Greenway began his career as the vocalist of the death metal band Benediction in 1989, with whom he recorded one album. Before that, he got his start in music by collaborating with local musicians—who would later join Cerebral Fix and Bolt Thrower to form the band Colostomy. In 1990, he joined Napalm Death, replacing the band's previous vocalist, Lee Dorrian, who went on to form the doom metal band Cathedral. Prior to his music career, Greenway worked as an engineer in the motor industry in Birmingham.

Greenway's first album with Napalm Death, Harmony Corruption, represented a shift in the band's musical style, incorporating a more death metal-oriented sound. The albums that followed this, including Utopia Banished, Fear, Emptiness, Despair and Diatribes, saw the band delve further into the aforementioned style whilst also incorporating elements of groove metal.

Greenway and Napalm Death parted ways in 1996, with bassist Shane Embury referring to the long unrest that had been present between Greenway and the remainder of the band. Greenway later joined Extreme Noise Terror to record vocals on their album Damage 381, with Extreme Noise Terror's vocalist Phil Vane joining Napalm Death to record vocals on their album Inside the Torn Apart. Vane and Napalm Death, however, were incompatible according to Embury, and after discussions between Greenway and the band, Greenway returned to record the vocals for the above album.

Greenway has remained with Napalm Death since 1997, releasing a number of critically acclaimed albums, and is the band's longest-serving lead vocalist.

== Artistry ==
Greenway is recognised for his strong Birmingham accent, and for his distinctive gruff vocal style, which is considered by many to be synonymous with Napalm Death.
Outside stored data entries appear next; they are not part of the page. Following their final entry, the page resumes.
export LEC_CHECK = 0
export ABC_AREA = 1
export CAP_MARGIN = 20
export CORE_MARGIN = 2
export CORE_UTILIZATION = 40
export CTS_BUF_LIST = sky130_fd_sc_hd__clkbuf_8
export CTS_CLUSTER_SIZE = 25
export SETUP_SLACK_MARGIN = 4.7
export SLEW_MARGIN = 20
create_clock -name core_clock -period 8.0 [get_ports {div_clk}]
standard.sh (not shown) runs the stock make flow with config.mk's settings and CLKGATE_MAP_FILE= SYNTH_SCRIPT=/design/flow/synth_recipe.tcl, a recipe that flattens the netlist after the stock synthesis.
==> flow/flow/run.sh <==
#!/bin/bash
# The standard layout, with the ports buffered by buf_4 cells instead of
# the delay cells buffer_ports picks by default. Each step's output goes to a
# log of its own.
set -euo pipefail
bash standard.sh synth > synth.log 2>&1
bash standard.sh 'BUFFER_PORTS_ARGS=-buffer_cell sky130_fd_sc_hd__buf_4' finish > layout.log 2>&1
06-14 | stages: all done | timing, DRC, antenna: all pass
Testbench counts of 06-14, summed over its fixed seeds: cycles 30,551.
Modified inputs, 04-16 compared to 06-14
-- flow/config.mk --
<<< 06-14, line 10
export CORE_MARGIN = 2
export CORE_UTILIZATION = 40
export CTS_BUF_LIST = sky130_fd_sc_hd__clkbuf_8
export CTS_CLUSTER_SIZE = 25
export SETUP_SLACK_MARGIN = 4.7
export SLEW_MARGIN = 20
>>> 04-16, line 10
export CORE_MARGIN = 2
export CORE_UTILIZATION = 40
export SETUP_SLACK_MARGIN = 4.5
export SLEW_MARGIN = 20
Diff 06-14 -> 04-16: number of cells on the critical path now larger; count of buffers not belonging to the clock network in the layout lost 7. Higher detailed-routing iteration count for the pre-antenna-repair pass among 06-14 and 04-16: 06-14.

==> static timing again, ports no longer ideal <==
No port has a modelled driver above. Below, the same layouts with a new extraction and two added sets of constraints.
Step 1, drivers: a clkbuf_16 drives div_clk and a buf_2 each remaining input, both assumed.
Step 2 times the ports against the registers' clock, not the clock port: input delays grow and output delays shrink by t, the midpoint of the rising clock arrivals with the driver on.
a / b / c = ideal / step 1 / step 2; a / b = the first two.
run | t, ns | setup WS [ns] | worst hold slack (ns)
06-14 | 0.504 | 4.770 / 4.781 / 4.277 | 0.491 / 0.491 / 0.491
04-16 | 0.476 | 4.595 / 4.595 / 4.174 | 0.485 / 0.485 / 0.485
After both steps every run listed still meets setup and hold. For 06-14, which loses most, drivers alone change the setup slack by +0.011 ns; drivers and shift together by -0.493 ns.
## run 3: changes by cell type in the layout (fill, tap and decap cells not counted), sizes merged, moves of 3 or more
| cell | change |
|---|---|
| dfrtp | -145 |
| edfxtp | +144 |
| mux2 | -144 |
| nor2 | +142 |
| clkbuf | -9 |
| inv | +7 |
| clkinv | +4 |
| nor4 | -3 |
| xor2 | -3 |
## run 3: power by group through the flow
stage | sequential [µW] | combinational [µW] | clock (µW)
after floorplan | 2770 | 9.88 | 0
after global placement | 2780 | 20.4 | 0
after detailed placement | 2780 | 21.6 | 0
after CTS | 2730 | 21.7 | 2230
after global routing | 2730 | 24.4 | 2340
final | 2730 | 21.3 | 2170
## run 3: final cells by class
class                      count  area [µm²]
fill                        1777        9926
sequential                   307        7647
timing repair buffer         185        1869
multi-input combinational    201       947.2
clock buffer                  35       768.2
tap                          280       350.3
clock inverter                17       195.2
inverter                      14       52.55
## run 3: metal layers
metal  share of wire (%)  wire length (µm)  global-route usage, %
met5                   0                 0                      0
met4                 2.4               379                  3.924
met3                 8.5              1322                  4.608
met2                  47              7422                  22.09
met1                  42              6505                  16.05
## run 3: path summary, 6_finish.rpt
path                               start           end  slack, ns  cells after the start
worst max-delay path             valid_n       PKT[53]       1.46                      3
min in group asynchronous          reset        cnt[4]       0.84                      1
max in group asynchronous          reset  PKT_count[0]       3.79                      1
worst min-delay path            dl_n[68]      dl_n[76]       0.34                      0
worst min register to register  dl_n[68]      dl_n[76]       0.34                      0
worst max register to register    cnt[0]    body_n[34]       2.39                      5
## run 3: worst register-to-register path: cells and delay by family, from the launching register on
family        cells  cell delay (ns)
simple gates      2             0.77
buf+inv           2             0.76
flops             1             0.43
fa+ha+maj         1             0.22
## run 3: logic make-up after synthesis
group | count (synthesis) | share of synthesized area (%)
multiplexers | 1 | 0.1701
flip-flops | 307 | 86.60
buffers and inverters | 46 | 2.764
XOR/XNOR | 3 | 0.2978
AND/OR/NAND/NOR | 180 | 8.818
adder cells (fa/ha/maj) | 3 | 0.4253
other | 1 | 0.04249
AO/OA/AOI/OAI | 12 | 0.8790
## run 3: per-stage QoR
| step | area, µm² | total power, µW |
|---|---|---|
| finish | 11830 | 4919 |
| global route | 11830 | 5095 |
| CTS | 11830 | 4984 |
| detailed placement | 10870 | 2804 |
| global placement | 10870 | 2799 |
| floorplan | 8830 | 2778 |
Context: an optimization exercise on an open-source flow, tuned for small area, a short achievable clock period and few clock cycles. The choices shown serve that exercise and are no tape-out recipe.
Function was checked by simulation only, so behaviour that the tests miss may differ from the original.
Power and IR drop assume default switching activity.

== run A ==
==> flow/design.v (excerpt) <==
module Match_Ctrl #(
    parameter Match_Threshold = 10,
    parameter PSR = 5  
)
(
    input clk,
    input rst,
    input start,
    output [59:0] dout,
    output dout_valid,
    output match_done,
    input wire [9:0] DesNum_RP,
    input wire [9:0] DesNum_RR,
    input wire [9:0] DesNum_RL,
    output  [9:0] R_R_addr,
    input [147:0] R_R_data,
    output  [9:0] R_P_addr,
    input [147:0] R_P_data,
    output [9:0] R_L_addr,
    input [147:0] R_L_data
    );
localparam IDLE = 2'd0, LOAD = 2'd1, STREAM = 2'd2, DRAIN = 2'd3;
reg [1:0] state;
reg [9:0] la, pa, ra;            
reg [7:0] grp;                   
reg [7:0] gprev;                 
reg [9:0] rem;                   
reg [1:0] ldk;                   
reg [9:0] j;                     
reg [9:0] nPm1, nRm1, mlast;     
wire [9:0] mx4;                  
reg [3:0] svq;                   
reg [3:0] pend;                  
reg fin;
reg [4*10-1:0] bestP, bestR;
wire [3:0] hitP;
always @(posedge clk) begin
    nPm1 <= DesNum_RP - 10'd1;
    nRm1 <= DesNum_RR - 10'd1;
    mlast <= (nPm1 > mx4) ? nPm1 : mx4;
end
assign mx4 = (nRm1 > 10'd4) ? nRm1 : 10'd4;
wire zero = (DesNum_RL == 10'd0) || (DesNum_RP == 10'd0) || (DesNum_RR == 10'd0);
wire lastj = (j == mlast);
wire lastg = (rem <= 10'd4);
  ...
Size: roughly 1200 flip-flops, about 570 I/O pins, about 69000 um^2 of cells after synthesis.
Settings: LEC_CHECK=0, ABC_CLOCK_PERIOD_IN_PS=2800, CAP_MARGIN=20, CORE_MARGIN=2, CORE_UTILIZATION=40, SETUP_SLACK_MARGIN=3.9, SLEW_MARGIN=20, SYNTH_HIERARCHICAL=1, SYNTH_MINIMUM_KEEP_SIZE=0; clock period 6.6 ns.
standard.sh (not shown) runs the stock make flow with config.mk's settings and CLKGATE_MAP_FILE= SYNTH_SCRIPT=/design/flow/synth_recipe.tcl, a recipe that flattens the netlist after the stock synthesis.
==> flow/flow/run.sh <==
#!/bin/bash
# The standard layout (standard.sh, all steps), except that the port
# buffers that global placement inserts on every input and output are
# sky130_fd_sc_hd__buf_1 cells (ORFS's BUFFER_PORTS_ARGS); timing repair may
# still resize them.  The whole make output goes to standard.log, and ORFS
# keeps each step's own log under orfs/logs/.
set -euo pipefail
export BUFFER_PORTS_ARGS="-buffer_cell sky130_fd_sc_hd__buf_1"
bash standard.sh > standard.log 2>&1
Run A: full flow OK, the timing, design-rule and antenna checks passed
Testbench counts of run A, summed over its fixed seeds: cycles 142,190.
For run B, these inputs were changed with respect to run A:
Settings: SETUP_SLACK_MARGIN now 3.5, was 3.9.
--- outcome ---
Area of the multi-input gates ends up higher on run A. Relative to run A, the maximum vdd drop of run B is higher by about 23%. Max freq run A -> run B: degraded. Run B vs run A: number of vias per cell after detailed routing up. Taking run A as the reference, in run B number of global-route vias before repair shows an increase of 665, count of endpoints failing setup in the final report comparable.
### run B -> run C
Settings: CTS_CLUSTER_SIZE now 25, previously not set; CORE_UTILIZATION now 55, was 40; CTS_CLUSTER_DIAMETER now 100, previously not set; SETUP_SLACK_MARGIN now 3.9, was 3.5.
Results
Run C: flow completed, timing, DRC and antenna clean
The first-iteration DRC count in run C was higher than what run B gave.
[diff] via count, run C relative to run B: improvement
In the reports for run B and run C, the larger part of the power in registers belongs to run C.
Run C against run B: clock share of power lower, sequential power closely matched the old numbers.
In run C, total stage count of the critical path is lower than in run B.
Compare run B and run C | post-layout utilization of the core lower: run B
Placeable core area ended up about 27% lower on run C than on run B.
Row proportion of cell area spent on the clock network: run C lower / run B higher
From an optimization exercise on the open Yosys and OpenROAD flow, aimed at small area; shortcuts taken in it are not production practice.
RTL that was checked went through simulation tests only; none was proved equivalent to the original.
The RTL of run 1 was laid out without a check of its function.
Power is estimated from default activity; no workload was simulated.

==> flow/design.v, too long to show whole: its modules and the start of the top module <==
// module fa: 4 lines
// module multiply: 641 lines
module multiply (
    input             clk,
    input      [26:0] input_a,
    input      [26:0] input_b,
    output reg [26:0] output_q,
    output            underflow
);
  // ...
==> flow/flow/run.sh <==
#!/bin/bash
# Layout flow: the standard flow (standard.sh), except that
#  - synthesis maps the logic with our own ABC script (flow/abc.script) and
#    extracts half adders only inside the design's ha modules (full adders
#    everywhere); otherwise it is the standard flow's synthesis script unchanged;
#  - extra make variables from flow/extra.txt (port buffer cell, power
#    recovery).
# Tool logs are under orfs/logs; make's output goes to make_finish.log.
set -euo pipefail
W=$(pwd)
{
  head -n 1 synth_recipe.tcl
  cat <<'EOT'
proc abc {args} {
  set i [lsearch -exact $args -script]
  if {$i >= 0} { lset args [expr {$i + 1}] $::env(MY_ABC_SCRIPT) }
  yosys abc {*}$args
}
proc extract_fa {args} {
  yosys extract_fa -fa {*}$args
  yosys extract_fa -ha {*}$args ha
}
EOT
  tail -n +2 synth_recipe.tcl
} > my_synth.tcl
export MY_ABC_SCRIPT=$W/flow/abc.script
EXTRA=()
[[ -f flow/extra.txt ]] && mapfile -t EXTRA < flow/extra.txt
bash standard.sh SYNTH_SCRIPT=$W/my_synth.tcl "${EXTRA[@]}" finish > make_finish.log 2>&1
==> flow/flow/abc.script <==
strash
dch
map
topo
stime -c
==> flow/flow/extra.txt <==
BUFFER_PORTS_ARGS=-buffer_cell sky130_fd_sc_hd__buf_1
RECOVER_POWER=100
==> flow/standard.sh <==
#!/bin/bash
# synth_recipe.tcl (not shown) runs the flow's synth.tcl, then flattens the netlist and writes it again
# the make line also repeats each setting of config.mk as NAME=value (left out here)
make -C /OpenROAD-flow-scripts/flow DESIGN_CONFIG=/design/flow/config.mk WORK_HOME=/design/flow/orfs CLKGATE_MAP_FILE= SYNTH_SCRIPT=/design/flow/synth_recipe.tcl "${@:-finish}"
==> flow/config.mk <==
export PLATFORM = sky130hd
export DESIGN_NAME = multiply
export DESIGN_NICKNAME = multiply
export VERILOG_FILES = /design/flow/design.v
export SDC_FILE = /design/flow/constraint.sdc
export NUM_CORES = 4
export LEC_CHECK = 0
export CAP_MARGIN = 20
export CORE_MARGIN = 2
export CORE_UTILIZATION = 40
export PLACE_DENSITY = 0.6
export SLEW_MARGIN = 20
export SYNTH_HIERARCHICAL = 1
export SYNTH_MINIMUM_KEEP_SIZE = 0
==> flow/constraint.sdc <==
create_clock -name core_clock -period 8.5 [get_ports {clk}]
set_input_delay 1.7000 -clock core_clock [delete_from_list [all_inputs] [get_ports {clk}]]
set_output_delay 1.7000 -clock core_clock [all_outputs]
set_load 0.01 [all_outputs]
This design comes from an exercise in tuning for small area and a short achievable clock period on the open sky130 flow, not from production work. Where RTL was checked, it was by simulation tests only, not by an equivalence proof against the original. Power and IR drop assume default switching activity.

## lane 5
==> module TMDS_Encoder, before the edit <==
module TMDS_Encoder #(
    parameter SYNC = 0               
) (
    input  wire       PixelClk,
    output reg  [9:0] pDataOutRaw,
    input  wire [7:0] pDataOut,
    input  wire       pC0,
    input  wire       pC1,
    input  wire       pVde,          
    input  wire       pVde_1,        
    input  wire       pVde_2         
);
wire [7:0] d = pDataOut;
wire a1 = d[1] | d[2] | d[3];
wire a2 = (d[1] & d[2]) | (d[1] & d[3]) | (d[2] & d[3]);
wire a3 = d[1] & d[2] & d[3];
wire b1 = d[4] | d[5] | d[6] | d[7];
wire b2 = ((d[4] | d[5]) & (d[6] | d[7])) | (d[4] & d[5]) | (d[6] & d[7]);
wire b3 = ((d[4] & d[5]) & (d[6] | d[7])) | ((d[6] & d[7]) & (d[4] | d[5]));
wire b4 = d[4] & d[5] & d[6] & d[7];
wire sel = b4 | (a1 & b3) | (a2 & b2) | (a3 & b1);
wire x12 = d[1] ^ d[2];
wire x34 = d[3] ^ d[4];
wire x56 = d[5] ^ d[6];
wire p2  = d[0] ^ x12;
wire p4  = p2 ^ x34;
wire p6  = p2 ^ (x34 ^ x56);
reg [3:0] pe_1;      
reg [3:0] nz_1;      
reg       sel_1;
wire [3:0] nz = ~({d[7], d[5], d[3], d[1]} ^ {4{sel}});
always @(posedge PixelClk) begin
    sel_1     <= sel;
    pe_1[3:1] <= {p6, p4, p2};
    nz_1[3:1] <= nz[3:1];
    if (SYNC && !pVde) {nz_1[0], pe_1[0]} <= {pC1, pC0};
    else               {nz_1[0], pe_1[0]} <= {nz[0], d[0]};
end
wire [3:0] nz2 = nz_1;
wire [3:0] neg = nz2 & pe_1;
wire       m0  = ^nz2;
wire       m1  = (nz2[0] & nz2[1]) ^ (nz2[2] & nz2[3]) ^ ((nz2[0] ^ nz2[1]) & (nz2[2] ^ nz2[3]));
wire       m2  = &nz2;
wire [2:0] n   = neg[0] + neg[1] + neg[2] + neg[3];
wire [2:0] xh  = {1'b0, m2, m1} - n;
wire [3:0] X   = {xh, m0};
wire [7:0] q1;
genvar gk;
generate
    for (gk = 0; gk < 4; gk = gk + 1) begin : qm
        assign q1[2*gk]   = pe_1[gk];
        assign q1[2*gk+1] = ~(pe_1[gk] ^ nz_1[gk]);
    end
endgenerate
reg [7:0] q_2;
reg       sel_2;
reg [3:0] X_2;
always @(posedge PixelClk) begin
    sel_2   <= sel_1;
    X_2     <= X;
    q_2[0]  <= q1[0];
    q_2[7:2] <= q1[7:2];
    if (SYNC && !pVde_1) q_2[1] <= nz_1[0];    
    else                 q_2[1] <= q1[1];
end
reg  [3:0] c_3;
wire       q8  = ~sel_2;
wire       z   = (c_3 == 4'd0) || (X_2 == 4'd0);
wire       inv = z ? sel_2 : (c_3[3] ^ X_2[3]);
wire [3:0] s1  = c_3 + X_2 + {3'b000, q8};
wire [3:0] s0  = c_3 + ~X_2 + {3'b000, q8};
wire [9:0] tok  = {~(q_2[1] ^ q_2[0]), ~q_2[0], {8'b01010100 ^ {8{q_2[0]}}}};
wire [9:0] tok0 = 10'b1101010100;
always @(posedge PixelClk) begin
    c_3 <= pVde_2 ? (inv ? s1 : s0) : 4'd0;
    if (pVde_2)
        pDataOutRaw <= {inv, q8, q_2 ^ {8{inv}}};
    else
        pDataOutRaw <= SYNC ? tok : tok0;
end
endmodule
Greenway's performance style has been likened to "watching someone throw a temper tantrum in a phone booth." According to Graham Hartmann of Loudwire, "the Napalm Death frontman’s erratic, ghost-fighting behavior onstage is the uncorking of fist-clenching energy and disgust for broken political systems and societal disgust."

Greenway is a progressive metal fan. He joined Dream Theater on stage at Ronnie Scott's Jazz Club and performed vocals on Metallica's "Damage, Inc." live. He previously reviewed progressive metal bands and albums for the British rock magazine Kerrang!. He has also stated his admiration for bands such as Motörhead and Throbbing Gristle, stating that the former's album, Ace of Spades, is his all-time favourite album.

== Personal life and views ==
Greenway is a supporter of Aston Villa F.C., as well as many animal rights organisations, including PETA. He has been a vegetarian since age 14, and has been a vegan since 2012.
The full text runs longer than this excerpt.